The joint DDS/Masters in Education degree program, through which students become dentists and also earn TC master’s degrees in dental education, “is the most important innovation in our department in recent times,” said O. Roger Anderson, Chairman of the Math, Science & Technology Department. The program, which admitted its first students in 2011, “provides a unique opportunity for students in dental medicine to gain expertise not only in their profession but also in the teaching of dental sciences. It recognizes that medicine is very complex, and to teach it effectively, you need not only to know your discipline, but also how to reach patients and students of various needs.”
To that end, Pass, who received a Masters of Arts degree in Science and Dental Education as well as a Doctor of Dental Surgery degree, created a new curriculum, currently under consideration by both TC and the Dental School, for working with disabled adult dental patients.

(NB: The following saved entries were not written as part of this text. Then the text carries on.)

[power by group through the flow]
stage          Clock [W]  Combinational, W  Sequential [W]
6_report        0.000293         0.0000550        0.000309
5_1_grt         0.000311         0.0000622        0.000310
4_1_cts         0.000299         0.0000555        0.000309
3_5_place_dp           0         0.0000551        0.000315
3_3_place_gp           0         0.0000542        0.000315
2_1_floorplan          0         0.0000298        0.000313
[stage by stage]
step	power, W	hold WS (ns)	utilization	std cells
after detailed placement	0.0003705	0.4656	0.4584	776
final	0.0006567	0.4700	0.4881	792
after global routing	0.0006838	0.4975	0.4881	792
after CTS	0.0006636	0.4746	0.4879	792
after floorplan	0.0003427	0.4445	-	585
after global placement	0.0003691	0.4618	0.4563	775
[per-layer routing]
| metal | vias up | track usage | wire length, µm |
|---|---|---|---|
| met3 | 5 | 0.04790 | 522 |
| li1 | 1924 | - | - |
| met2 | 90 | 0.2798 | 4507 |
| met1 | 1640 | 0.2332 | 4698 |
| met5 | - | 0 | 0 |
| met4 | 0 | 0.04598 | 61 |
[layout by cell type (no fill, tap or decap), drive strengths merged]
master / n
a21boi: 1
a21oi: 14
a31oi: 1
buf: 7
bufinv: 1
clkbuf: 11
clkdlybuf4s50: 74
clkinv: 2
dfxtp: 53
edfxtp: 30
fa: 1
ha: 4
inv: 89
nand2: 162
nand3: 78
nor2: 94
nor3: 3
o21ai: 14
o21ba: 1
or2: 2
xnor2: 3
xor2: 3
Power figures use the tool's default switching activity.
### src/rtl/axi_pkg.sv
// Shared AXI4 definitions: response and burst codes plus the responder FSM state types.
package axi_pkg;

  localparam logic [1:0] OKAY   = 2'b00;
  localparam logic [1:0] SLVERR = 2'b10;
  localparam logic [1:0] DECERR = 2'b11;

  localparam logic [1:0] FIXED = 2'b00;
  localparam logic [1:0] INCR  = 2'b01;
  localparam logic [1:0] WRAP  = 2'b10;

  typedef enum logic [1:0] {
    WIdle,
    WData,
    WResp
  } wr_state_t;

  typedef enum logic {
    RIdle,
    RData
  } rd_state_t;

endpackage
File: config.mk
export PLATFORM = sky130hd
export DESIGN_NAME = fetch_pc
export DESIGN_NICKNAME = d
export VERILOG_FILES = /design/src/rtl/cpu_pkg.sv /design/src/rtl/branch_lut.sv /design/src/rtl/fetch_pc.sv
export SDC_FILE = /design/constraint.sdc
export NUM_CORES = 1
export LEC_CHECK = 0
export BUFFER_PORTS_ARGS = -buffer_cell sky130_fd_sc_hd__buf_2
export CAP_MARGIN = 30
export CELL_PAD_IN_SITES_DETAIL_PLACEMENT = 0
export CELL_PAD_IN_SITES_GLOBAL_PLACEMENT = 2
export CORE_UTILIZATION = 28
export CTS_CLUSTER_SIZE = 25
export DETAILED_ROUTE_END_ITERATION = 8
export PLACE_DENSITY = 0.82
export SETUP_SLACK_MARGIN = 0.2
export SYNTH_ARGS = -nofsm -noshare
export SYNTH_HDL_FRONTEND = slang
export SYNTH_SLANG_ARGS = --single-unit
File: constraint.sdc
create_clock -name CLK -period 1.6 [get_ports CLK]
set_input_delay 0.32 -clock CLK [delete_from_list [all_inputs] [get_ports CLK]]
set_output_delay 0.32 -clock CLK [all_outputs]
set_load 0.01 [all_outputs]
===== src/rtl/vga_timing_pkg.sv =====
// Shared definitions for the VGA raster timing generator.
// Holds the default 640x480@60 timing, the counter widths, the sync bundle
// type carried through the render-latency delay line, and its reset value.
package vga_timing_pkg;

  // Counter and comparison widths. x/y leave on 10 bits. Window compares use
  // one extra bit so a window that ends exactly at 1024 is still handled.
  localparam int CNT_W = 10;
  localparam int CMP_W = 11;
  localparam int DIV_W = 4;

  // Default 640x480@60 timing, in pixels and lines.
  localparam int DEF_H_ACTIVE = 640;
  localparam int DEF_H_FP     = 16;
  localparam int DEF_H_SYNC   = 96;
  localparam int DEF_H_BP     = 48;
  localparam int DEF_V_ACTIVE = 480;
  localparam int DEF_V_FP     = 10;
  localparam int DEF_V_SYNC   = 2;
  localparam int DEF_V_BP     = 33;

  // Sync bundle. hs and vs are active-low.
  typedef struct packed {
    logic hs;
    logic vs;
    logic de;
  } sync_t;

  // Blanked, no sync pulse.
  localparam sync_t SYNC_IDLE = '{hs: 1'b1, vs: 1'b1, de: 1'b0};

  // Total pixels per line.
  function automatic int h_total(input int active, input int fp, input int sync, input int bp);
    return active + fp + sync + bp;
  endfunction

  // Total lines per frame.
  function automatic int v_total(input int active, input int fp, input int sync, input int bp);
    return active + fp + sync + bp;
  endfunction

endpackage


===== src/rtl/vga_timing_gen_if.sv =====
// Raster timing bundle sent from vga_timing_gen to its consumers.
//   x, y        : current pixel coordinates (h_cnt, v_cnt)
//   pix_tick    : high in the clk cycle before the counters advance
//   de          : undelayed active-area flag
//   frame_start : one-clk pulse on the first cycle of each frame
//   hsync_o     : active-low hsync, delayed by the render latency
//   vsync_o     : active-low vsync, delayed by the render latency
//   de_o        : data enable, delayed by the render latency
// master = generator side, slave = consumer side.
interface vga_timing_gen_if;
  import vga_timing_pkg::*;

  logic [CNT_W-1:0] x;
  logic [CNT_W-1:0] y;
  logic             pix_tick;
  logic             de;
  logic             frame_start;
  logic             hsync_o;
  logic             vsync_o;
  logic             de_o;

  modport master (
    output x, y, pix_tick, de, frame_start, hsync_o, vsync_o, de_o
  );

  modport slave (
    input x, y, pix_tick, de, frame_start, hsync_o, vsync_o, de_o
  );

endinterface


===== src/rtl/sync_delay_line.sv =====
// Fixed-depth delay line for the {hs, vs, de} sync bundle.
// The line advances every clk, so sync lines up with a registered pixel
// pipeline of the same depth. With DEPTH = 0 the bundle passes straight through.
//   clk   : clock
//   reset : synchronous, active-high; every stage loads SYNC_IDLE
//   d     : bundle in
//   q     : bundle out, DEPTH clk later
module sync_delay_line
  import vga_timing_pkg::*;
#(
  parameter int DEPTH = 1
) (
  input  logic  clk,
  input  logic  reset,
  input  sync_t d,
  output sync_t q
);

  if (DEPTH == 0) begin : g_wire
    // Pass-through build: clk and reset are not used.
    logic unused_s;
    assign unused_s = clk ^ reset;
    assign q        = d;
  end else begin : g_pipe
    sync_t stage_r [DEPTH];

    // Shift register. Reset fills every stage with the idle bundle.
    always_ff @(posedge clk) begin
      if (reset) begin
        for (int i = 0; i < DEPTH; i++) begin
          stage_r[i] <= SYNC_IDLE;
        end
      end else begin
        stage_r[0] <= d;
        for (int i = 1; i < DEPTH; i++) begin
          stage_r[i] <= stage_r[i-1];
        end
      end
    end

    assign q = stage_r[DEPTH-1];
  end

endmodule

“My academic interests are in special needs, and I do like helping others and giving back. This is an area that’s neglected in dentistry education and private practice,” says Pass, whose dyslexia as a child went unattended by his teachers until he was an adult studying at the Air Force Academy. There he connected with a physics professor “who really believed in me. I found out it wasn’t my fault that I had trouble learning certain things. As a child, I had ‘learned’ by simple repetition and regurgitation. I rarely achieved a sense of understanding because the traditional classroom setting failed to facilitate how I best process information.”
Pass says these experiences, difficult as they were, “helped me to develop empathy and inspiration to work with special-needs patients, because they have extremely limited windows of cognitive capacity which we as educators must acknowledge.” He says his new curriculum “is designed to highlight and encourage the diverse ways in which students learn.”

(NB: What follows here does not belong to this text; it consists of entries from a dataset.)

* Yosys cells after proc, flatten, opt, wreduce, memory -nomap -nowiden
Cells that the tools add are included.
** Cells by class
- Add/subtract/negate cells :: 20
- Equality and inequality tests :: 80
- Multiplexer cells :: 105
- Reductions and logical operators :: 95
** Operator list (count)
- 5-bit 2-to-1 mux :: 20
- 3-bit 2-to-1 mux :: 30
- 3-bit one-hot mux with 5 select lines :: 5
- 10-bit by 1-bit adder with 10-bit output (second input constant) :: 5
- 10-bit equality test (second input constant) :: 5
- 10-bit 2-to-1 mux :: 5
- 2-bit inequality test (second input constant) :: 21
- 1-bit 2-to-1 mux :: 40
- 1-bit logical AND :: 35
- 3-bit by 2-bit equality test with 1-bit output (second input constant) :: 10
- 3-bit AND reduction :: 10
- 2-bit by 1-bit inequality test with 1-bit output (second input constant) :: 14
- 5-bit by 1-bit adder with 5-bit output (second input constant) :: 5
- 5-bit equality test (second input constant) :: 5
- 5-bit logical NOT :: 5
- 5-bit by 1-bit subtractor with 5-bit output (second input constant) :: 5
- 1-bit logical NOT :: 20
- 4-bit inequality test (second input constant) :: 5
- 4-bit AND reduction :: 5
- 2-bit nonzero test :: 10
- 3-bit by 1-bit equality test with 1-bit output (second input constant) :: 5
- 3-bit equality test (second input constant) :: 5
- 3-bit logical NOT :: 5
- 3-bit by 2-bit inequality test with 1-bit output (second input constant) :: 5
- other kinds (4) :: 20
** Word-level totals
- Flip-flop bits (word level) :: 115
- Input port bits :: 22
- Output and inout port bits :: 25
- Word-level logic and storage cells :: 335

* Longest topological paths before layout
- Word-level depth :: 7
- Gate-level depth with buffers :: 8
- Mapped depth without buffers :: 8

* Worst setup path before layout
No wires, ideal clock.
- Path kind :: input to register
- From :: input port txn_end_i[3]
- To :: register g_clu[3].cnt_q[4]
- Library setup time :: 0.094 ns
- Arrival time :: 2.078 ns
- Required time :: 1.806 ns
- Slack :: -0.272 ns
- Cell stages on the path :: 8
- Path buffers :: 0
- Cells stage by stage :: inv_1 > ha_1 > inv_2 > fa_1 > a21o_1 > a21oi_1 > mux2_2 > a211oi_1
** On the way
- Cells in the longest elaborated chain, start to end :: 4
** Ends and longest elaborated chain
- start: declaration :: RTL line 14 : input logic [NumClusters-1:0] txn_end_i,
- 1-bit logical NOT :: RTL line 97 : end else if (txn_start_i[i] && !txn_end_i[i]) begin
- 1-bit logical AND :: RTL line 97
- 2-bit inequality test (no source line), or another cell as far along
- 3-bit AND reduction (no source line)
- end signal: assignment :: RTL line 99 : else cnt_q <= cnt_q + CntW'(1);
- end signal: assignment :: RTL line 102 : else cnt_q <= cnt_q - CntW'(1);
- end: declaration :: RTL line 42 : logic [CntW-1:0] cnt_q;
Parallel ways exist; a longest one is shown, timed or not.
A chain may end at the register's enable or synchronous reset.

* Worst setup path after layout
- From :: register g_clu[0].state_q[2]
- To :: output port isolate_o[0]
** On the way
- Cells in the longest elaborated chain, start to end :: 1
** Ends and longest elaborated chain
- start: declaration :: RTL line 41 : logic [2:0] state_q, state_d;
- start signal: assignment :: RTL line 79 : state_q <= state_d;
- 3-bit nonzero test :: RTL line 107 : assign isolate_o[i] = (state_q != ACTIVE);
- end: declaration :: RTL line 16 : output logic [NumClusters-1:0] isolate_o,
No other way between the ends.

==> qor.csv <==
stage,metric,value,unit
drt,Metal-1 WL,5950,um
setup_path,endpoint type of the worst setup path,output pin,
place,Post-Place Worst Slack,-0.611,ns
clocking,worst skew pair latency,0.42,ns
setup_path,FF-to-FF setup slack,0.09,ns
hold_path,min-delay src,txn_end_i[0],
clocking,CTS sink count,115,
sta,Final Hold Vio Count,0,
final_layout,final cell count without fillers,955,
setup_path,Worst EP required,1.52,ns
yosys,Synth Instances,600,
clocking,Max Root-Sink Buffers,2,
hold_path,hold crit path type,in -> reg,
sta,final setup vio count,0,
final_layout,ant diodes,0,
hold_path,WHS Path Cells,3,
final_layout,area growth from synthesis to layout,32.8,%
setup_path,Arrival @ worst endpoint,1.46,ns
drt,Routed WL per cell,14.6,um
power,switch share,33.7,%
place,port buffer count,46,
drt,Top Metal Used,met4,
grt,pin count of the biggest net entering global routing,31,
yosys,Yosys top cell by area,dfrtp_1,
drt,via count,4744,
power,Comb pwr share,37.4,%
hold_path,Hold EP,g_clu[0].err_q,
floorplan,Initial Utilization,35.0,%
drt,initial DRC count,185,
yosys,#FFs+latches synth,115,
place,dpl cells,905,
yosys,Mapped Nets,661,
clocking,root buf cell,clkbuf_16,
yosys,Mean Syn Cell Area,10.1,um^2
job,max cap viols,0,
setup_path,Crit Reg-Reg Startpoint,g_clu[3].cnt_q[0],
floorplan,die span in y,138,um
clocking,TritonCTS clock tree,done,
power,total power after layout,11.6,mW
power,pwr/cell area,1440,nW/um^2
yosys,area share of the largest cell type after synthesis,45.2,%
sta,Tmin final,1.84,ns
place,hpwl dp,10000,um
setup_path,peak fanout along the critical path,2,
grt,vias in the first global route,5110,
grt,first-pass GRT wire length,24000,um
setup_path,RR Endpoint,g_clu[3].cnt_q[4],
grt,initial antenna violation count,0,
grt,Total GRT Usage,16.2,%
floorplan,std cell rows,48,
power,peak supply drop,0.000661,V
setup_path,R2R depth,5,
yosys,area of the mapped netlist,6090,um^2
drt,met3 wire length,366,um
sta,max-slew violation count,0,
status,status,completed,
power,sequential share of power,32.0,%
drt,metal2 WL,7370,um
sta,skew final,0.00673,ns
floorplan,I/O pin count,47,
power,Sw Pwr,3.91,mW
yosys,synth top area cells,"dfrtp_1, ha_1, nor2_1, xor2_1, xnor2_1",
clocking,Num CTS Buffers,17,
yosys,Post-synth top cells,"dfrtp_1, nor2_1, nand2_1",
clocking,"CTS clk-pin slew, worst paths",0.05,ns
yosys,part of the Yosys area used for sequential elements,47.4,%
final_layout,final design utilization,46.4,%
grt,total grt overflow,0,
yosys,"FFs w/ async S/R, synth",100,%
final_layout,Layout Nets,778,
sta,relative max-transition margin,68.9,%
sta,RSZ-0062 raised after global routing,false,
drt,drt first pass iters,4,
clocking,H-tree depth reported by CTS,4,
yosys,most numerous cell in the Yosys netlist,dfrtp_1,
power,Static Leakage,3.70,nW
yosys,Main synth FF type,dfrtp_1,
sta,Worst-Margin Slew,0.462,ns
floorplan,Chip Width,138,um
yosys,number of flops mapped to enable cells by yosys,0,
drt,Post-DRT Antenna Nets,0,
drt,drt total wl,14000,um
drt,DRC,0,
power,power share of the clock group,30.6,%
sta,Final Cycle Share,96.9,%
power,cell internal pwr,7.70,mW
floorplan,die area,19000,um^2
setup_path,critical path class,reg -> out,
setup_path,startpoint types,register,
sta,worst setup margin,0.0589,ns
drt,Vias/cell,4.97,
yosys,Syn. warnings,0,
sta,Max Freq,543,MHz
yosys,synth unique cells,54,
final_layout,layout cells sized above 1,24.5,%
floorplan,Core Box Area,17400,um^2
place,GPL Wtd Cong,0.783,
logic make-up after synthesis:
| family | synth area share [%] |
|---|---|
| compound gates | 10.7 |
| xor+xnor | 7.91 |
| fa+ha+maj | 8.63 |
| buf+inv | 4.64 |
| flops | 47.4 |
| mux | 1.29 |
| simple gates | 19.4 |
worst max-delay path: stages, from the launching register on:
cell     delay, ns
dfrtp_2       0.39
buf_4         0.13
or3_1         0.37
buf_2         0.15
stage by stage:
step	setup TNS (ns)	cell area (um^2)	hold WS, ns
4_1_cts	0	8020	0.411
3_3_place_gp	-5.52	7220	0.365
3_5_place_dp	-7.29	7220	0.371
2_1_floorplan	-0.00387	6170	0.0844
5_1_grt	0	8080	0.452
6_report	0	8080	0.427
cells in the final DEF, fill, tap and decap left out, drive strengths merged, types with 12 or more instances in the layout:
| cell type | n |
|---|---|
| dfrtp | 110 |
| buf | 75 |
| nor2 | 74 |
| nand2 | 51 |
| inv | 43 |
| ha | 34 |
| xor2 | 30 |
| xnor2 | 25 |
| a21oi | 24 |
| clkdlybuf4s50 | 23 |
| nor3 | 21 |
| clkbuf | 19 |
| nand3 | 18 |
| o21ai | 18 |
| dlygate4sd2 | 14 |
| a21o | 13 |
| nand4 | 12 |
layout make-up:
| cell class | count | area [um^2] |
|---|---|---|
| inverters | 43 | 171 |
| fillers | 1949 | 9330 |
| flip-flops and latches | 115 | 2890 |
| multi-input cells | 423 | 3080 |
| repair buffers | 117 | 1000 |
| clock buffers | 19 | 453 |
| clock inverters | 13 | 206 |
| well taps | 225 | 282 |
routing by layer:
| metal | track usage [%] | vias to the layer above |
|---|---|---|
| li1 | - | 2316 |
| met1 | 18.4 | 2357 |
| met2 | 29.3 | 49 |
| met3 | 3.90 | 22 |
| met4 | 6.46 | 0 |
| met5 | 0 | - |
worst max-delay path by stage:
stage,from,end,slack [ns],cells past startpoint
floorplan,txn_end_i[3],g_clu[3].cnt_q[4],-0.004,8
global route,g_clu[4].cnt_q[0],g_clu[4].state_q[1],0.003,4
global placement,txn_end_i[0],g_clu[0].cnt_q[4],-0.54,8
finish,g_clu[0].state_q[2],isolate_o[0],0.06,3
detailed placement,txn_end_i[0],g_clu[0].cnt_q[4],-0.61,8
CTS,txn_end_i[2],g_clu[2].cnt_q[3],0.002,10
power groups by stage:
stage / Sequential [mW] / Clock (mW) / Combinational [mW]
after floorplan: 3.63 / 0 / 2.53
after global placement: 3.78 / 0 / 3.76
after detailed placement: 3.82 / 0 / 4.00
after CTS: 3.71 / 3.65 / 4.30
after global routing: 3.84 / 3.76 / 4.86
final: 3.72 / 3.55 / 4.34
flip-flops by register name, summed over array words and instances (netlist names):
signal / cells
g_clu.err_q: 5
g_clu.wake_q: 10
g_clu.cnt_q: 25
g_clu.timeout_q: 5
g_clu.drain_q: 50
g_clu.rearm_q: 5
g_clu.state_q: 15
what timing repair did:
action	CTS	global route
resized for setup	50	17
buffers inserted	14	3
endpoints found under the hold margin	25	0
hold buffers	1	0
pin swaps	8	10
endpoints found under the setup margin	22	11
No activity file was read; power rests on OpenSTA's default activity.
File: src/rtl/message_writer.sv
// message_writer: typewriter-revealed ASCII message text for a character-cell display.
// Optional MESSAGE_WRITER_BLINK_EN blinks the WIN digit once the message is fully shown.
module message_writer #(
   parameter int COL_W        = 4,
   parameter int ROW_W        = 4,
   parameter int REVEAL_DIV   = 4,
   parameter int BLINK_FRAMES = 30
) (
   input  logic                   clk,
   input  logic                   rst_n,
   input  logic [ROW_W+COL_W-1:0] char_xy,
   input  logic [1:0]             msg_sel,
   input  logic                   winner,
   input  logic                   frame_tick,
   input  logic                   restart,
   output logic [6:0]             char_code,
   output logic                   reveal_done
);
   localparam logic [7:0] DIV_LAST = 8'(REVEAL_DIV - 1);
   logic [1:0]       msg_q;
   logic [COL_W-1:0] rev_cnt, rev_nxt, rev_eff, n_len, col;
   logic [ROW_W-1:0] row;
   logic [7:0]       div_cnt, div_nxt;
   logic [87:0]      txt;
   logic [6:0]       glyph;
   logic             clr, vis, blank;
   int               idx;
   assign row = char_xy[ROW_W+COL_W-1:COL_W];
   assign col = char_xy[COL_W-1:0];
   assign clr = restart || (msg_sel != msg_q);
   // Text is left-aligned in an 11-character field; column c maps to byte 11-c.
   always_comb begin
      n_len   = msg_sel == 2'd2 ? COL_W'(6) : msg_sel == 2'd3 ? COL_W'(9) : COL_W'(11);
      txt     = msg_sel == 2'd0 ? 88'("START GAME.")
              : msg_sel == 2'd1 ? {80'("WIN PLAYER"), 1'b0, winner ? 7'h32 : 7'h31}
              : msg_sel == 2'd2 ? {48'("PAUSED"), 40'h0}
              :                   {72'("GAME OVER"), 16'h0};
      idx     = (col == '0 || col > COL_W'(11)) ? 0 : 11 - int'(col);
      glyph   = txt[8*idx +: 7];
      rev_eff = clr ? '0 : rev_cnt;
      rev_nxt = clr ? '0
              : (frame_tick && div_cnt == DIV_LAST && rev_cnt < n_len) ? rev_cnt + 1'b1 : rev_cnt;
      div_nxt = clr ? '0 : !frame_tick ? div_cnt : div_cnt == DIV_LAST ? 8'd0 : div_cnt + 8'd1;
      vis     = row == '0 && col != '0 && col <= n_len && col <= rev_eff && !blank;
   end
   always_ff @(posedge clk or negedge rst_n) begin
      if (!rst_n) begin
         msg_q       <= 2'd0;
         rev_cnt     <= '0;
         div_cnt     <= 8'd0;
         reveal_done <= 1'b0;
         char_code   <= 7'h00;
      end else begin
         msg_q       <= msg_sel;
         rev_cnt     <= rev_nxt;
         div_cnt     <= div_nxt;
         reveal_done <= rev_nxt == n_len;
         char_code   <= vis ? glyph : 7'h00;
      end
   end
`ifdef MESSAGE_WRITER_BLINK_EN
   localparam logic [7:0] BLINK_LAST = 8'(BLINK_FRAMES - 1);
   logic [7:0] blink_cnt;
   logic       blink_on;
   assign blank = msg_sel == 2'd1 && col == COL_W'(11) && !blink_on;
   // Blink phase only runs while the message is complete; any restart rearms it visible.
   always_ff @(posedge clk or negedge rst_n) begin
      if (!rst_n) begin
         blink_cnt <= 8'd0;
         blink_on  <= 1'b1;
      end else if (clr || !reveal_done) begin
         blink_cnt <= 8'd0;
         blink_on  <= 1'b1;
      end else if (frame_tick) begin
         blink_cnt <= blink_cnt == BLINK_LAST ? 8'd0 : blink_cnt + 8'd1;
         blink_on  <= blink_cnt == BLINK_LAST ? !blink_on : blink_on;
      end
   end
`else
   assign blank = 1'b0;
`endif
endmodule
## config.mk

```make
export PLATFORM = sky130hd
export DESIGN_NAME = abs_16
export DESIGN_NICKNAME = d
export VERILOG_FILES = /design/src/rtl/abs_16.sv
export SDC_FILE = /design/constraint.sdc
export NUM_CORES = 1
export LEC_CHECK = 0
export ABC_AREA = 1
export BUFFER_PORTS_ARGS = -buffer_cell sky130_fd_sc_hd__buf_2
export CAP_MARGIN = 20
export CORE_ASPECT_RATIO = 0.8
export CORE_UTILIZATION = 40
export DETAILED_ROUTE_END_ITERATION = 10
export HOLD_SLACK_MARGIN = 0.02
export PLACE_DENSITY_LB_ADDON = 0.15
export SLEW_MARGIN = 25
export SYNTH_ARGS = -nofsm -noshare
export SYNTH_HDL_FRONTEND = slang
export SYNTH_SLANG_ARGS = --single-unit
```

## constraint.sdc

```tcl
create_clock -name clk -period 1.35 [get_ports clk]
set_clock_uncertainty 0.2 [all_clocks]
set_input_delay 0.2025 -clock clk [delete_from_list [all_inputs] [get_ports clk]]
set_output_delay 0.2025 -clock clk [all_outputs]
set_load 0.05 [all_outputs]
```

## src/rtl/abs_16.sv

```systemverilog
// Registered signed absolute-value unit: abs_a = |a| one cycle after in_valid.
// Optional macro ABS16_SATURATE_EN clamps the most-negative input to 2^(N-1)-1 instead of wrapping.
module abs_16 #(
  parameter int N = 16
) (
  input  logic         clk,
  input  logic         rst,
  input  logic         in_valid,
  input  logic [N-1:0] a,
  output logic         out_valid,
  output logic [N-1:0] abs_a,
  output logic         ovf
);

  localparam logic [N-1:0] MOST_NEG = {1'b1, {(N-1){1'b0}}};
  localparam logic [N-1:0] MOST_POS = {1'b0, {(N-1){1'b1}}};

  logic         valid_d, valid_q;
  logic [N-1:0] abs_d, abs_q;
  logic         ovf_d, ovf_q;
  logic         is_most_neg;
  logic [N-1:0] negated;
  logic [N-1:0] magnitude;

  always_comb begin
    is_most_neg = (a == MOST_NEG);
    negated     = (~a) + {{(N-1){1'b0}}, 1'b1};
    magnitude   = a[N-1] ? negated : a;
`ifdef ABS16_SATURATE_EN
    if (is_most_neg) begin
      magnitude = MOST_POS;
    end
`endif
  end

  // Capture is enable-gated so an idle (possibly X) operand never reaches the registers.
  always_comb begin
    valid_d = in_valid;
    abs_d   = abs_q;
    ovf_d   = ovf_q;
    if (in_valid) begin
      abs_d = magnitude;
      ovf_d = is_most_neg;
    end
  end

  always_ff @(posedge clk) begin
    if (rst) begin
      valid_q <= 1'b0;
      abs_q   <= '0;
      ovf_q   <= 1'b0;
    end else begin
      valid_q <= valid_d;
      abs_q   <= abs_d;
      ovf_q   <= ovf_d;
    end
  end

  assign out_valid = valid_q;
  assign abs_a     = abs_q;
  assign ovf       = ovf_q;

endmodule

```

==> metrics, run 1 <==
outcome=finished clean; classification of the worst setup path=flop to output pin; Critical-path top delay cell=sky130_fd_sc_hd__dfxtp_1; post-synthesis average cell area=roughly 6.4 um^2; worst hold path cell count=4; number of antenna violations at the first check in global routing=0; distinct cell type count after synthesis=21; most common cell after layout, fill and taps aside=sky130_fd_sc_hd__nand2_1; clock buffer depth=2; largest net degree at the start of global routing=20; Crit. End Element=output pin; max-capacitance violation count=0; Worst Path Arrival=0.91 ns; Post-Synthesis Net Count=185; crit path buf inv count=1; die footprint=0.002861 mm^2; critical path launch point=abs_a[15]$_SDFFE_PP0P_; worst hold start=a[14]; worst-path cell chain=buf_2; number of ports placed on the die boundary=37; number of vias in the routed layout=1185; cell area reported after detailed placement=between 0.001 and 0.0015 mm^2; sequential area share after synthesis=between 30% and 40%; commonest non-fill, non-tap cells in the layout=33 x sky130_fd_sc_hd__nand2_1, 31 x sky130_fd_sc_hd__buf_2, 26 x sky130_fd_sc_hd__nor2_1; worst voltage drop across the vdd grid=approximately 0.46 mV; maximum frequency from static timing analysis=761.7 MHz; Util after Layout=57.26%; P&R area growth vs syn=34.12%; kind of start point of the critical path=flop; post-route fraction of the period consumed by the critical path=97.25%; reg-to-reg slack, setup=0.48 ns; count of final max-slew check failures=0; half-perimeter wire length after detailed placement=2.068 mm; count of buffers inserted at the top-level ports=36; via count of the first global-routing pass=between 900 and 1000; headroom to the max-slew limit=78.09%; clock tree from TritonCTS=built; mean routed wirelength per cell=10.42 um; Worst-Margin Slew=0.3257 ns; clock edge transition at the registers on the reported setup and hold paths=between 0.1 and 0.15 ns; minimum setup slack in the final design=between 0.03 and 0.04 ns; DRC violation count after routing=0; largest delay contributor family on the critical path=flip-flops; Clock Root Buffer=sky130_fd_sc_hd__clkbuf_4; post-place setup slack=-0.1415 ns; combined area of all synthesized cells=about 0.0011 mm^2; TritonCTS Sinks=18; number of inserted diodes=0; Hold Crit Class=primary input to flop; crit-path max cell delay=0.35 ns; initial drt markers=62; number of routed nets with antenna violations=0; latest clock arrival within the worst-skew pair=0.30 ns; x dimension of the die=59.55 um; depth of the worst register-to-register path=2; leakage dissipation=0.7516 nW; Final setup violation count=0; via count normalized by instance count=4.721; starting density of the core=42.69%; wire length of the first global-routing pass=approximately 4 mm; minimum clock period after layout=roughly 1.3 ns; FF-to-FF End=abs_a[8]$_SDFFE_PP0P_; number of iterations in the first detailed-routing pass=4; number of core rows=16; total non-filler cell area in the finished layout=0.001421 mm^2; CP required=0.95 ns; end point of the most critical hold path=abs_a[14]$_SDFFE_PP0P_; Hold Vio Cnt, Final=0; post-route setup TNS=0 ns; height of the die=approximately 48 um; Net count, final=236; top fanout value on the critical path=2; share of cells above drive strength 1=27.91%; pwr/cell area=a little over 900 mW/mm^2; Post-CTS Setup Bufs=0; total number of H-tree levels=1; sum of routed wire length over all layers=between 2 and 3 mm; total overflow reported by the global router=0; setup repair after global routing missed its margin=false; Global Route Usage Sum=approximately a fifth; total CTS buffers=3; Crit Reg-Reg Startpoint=abs_a[8]$_SDFFE_PP0P_; number of flip-flops and latches in the synthesized netlist=18; CORE AREA=between 0.002 and 0.0025 mm^2; routability cong.=0.8044; total number of yosys warnings=0; Layout fillers=265; number of instances in the synthesized netlist=around 170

Pass has years of military service ahead of him. After graduation, he entered a three-year residency in Prosthodontics at the University of Texas Health Science Center in San Antonio, which is affiliated with the United States Air Force Postgraduate Dental School. He hopes to practice general dentistry for a year, focusing on special-needs and poor and minority patients, and then teach dentistry with a focus on treating underserved communities, including disabled patients. If his suggested course of studies is approved, Pass will leave a legacy at TC: an optional focus on the teaching of dentistry for special-needs adult patients.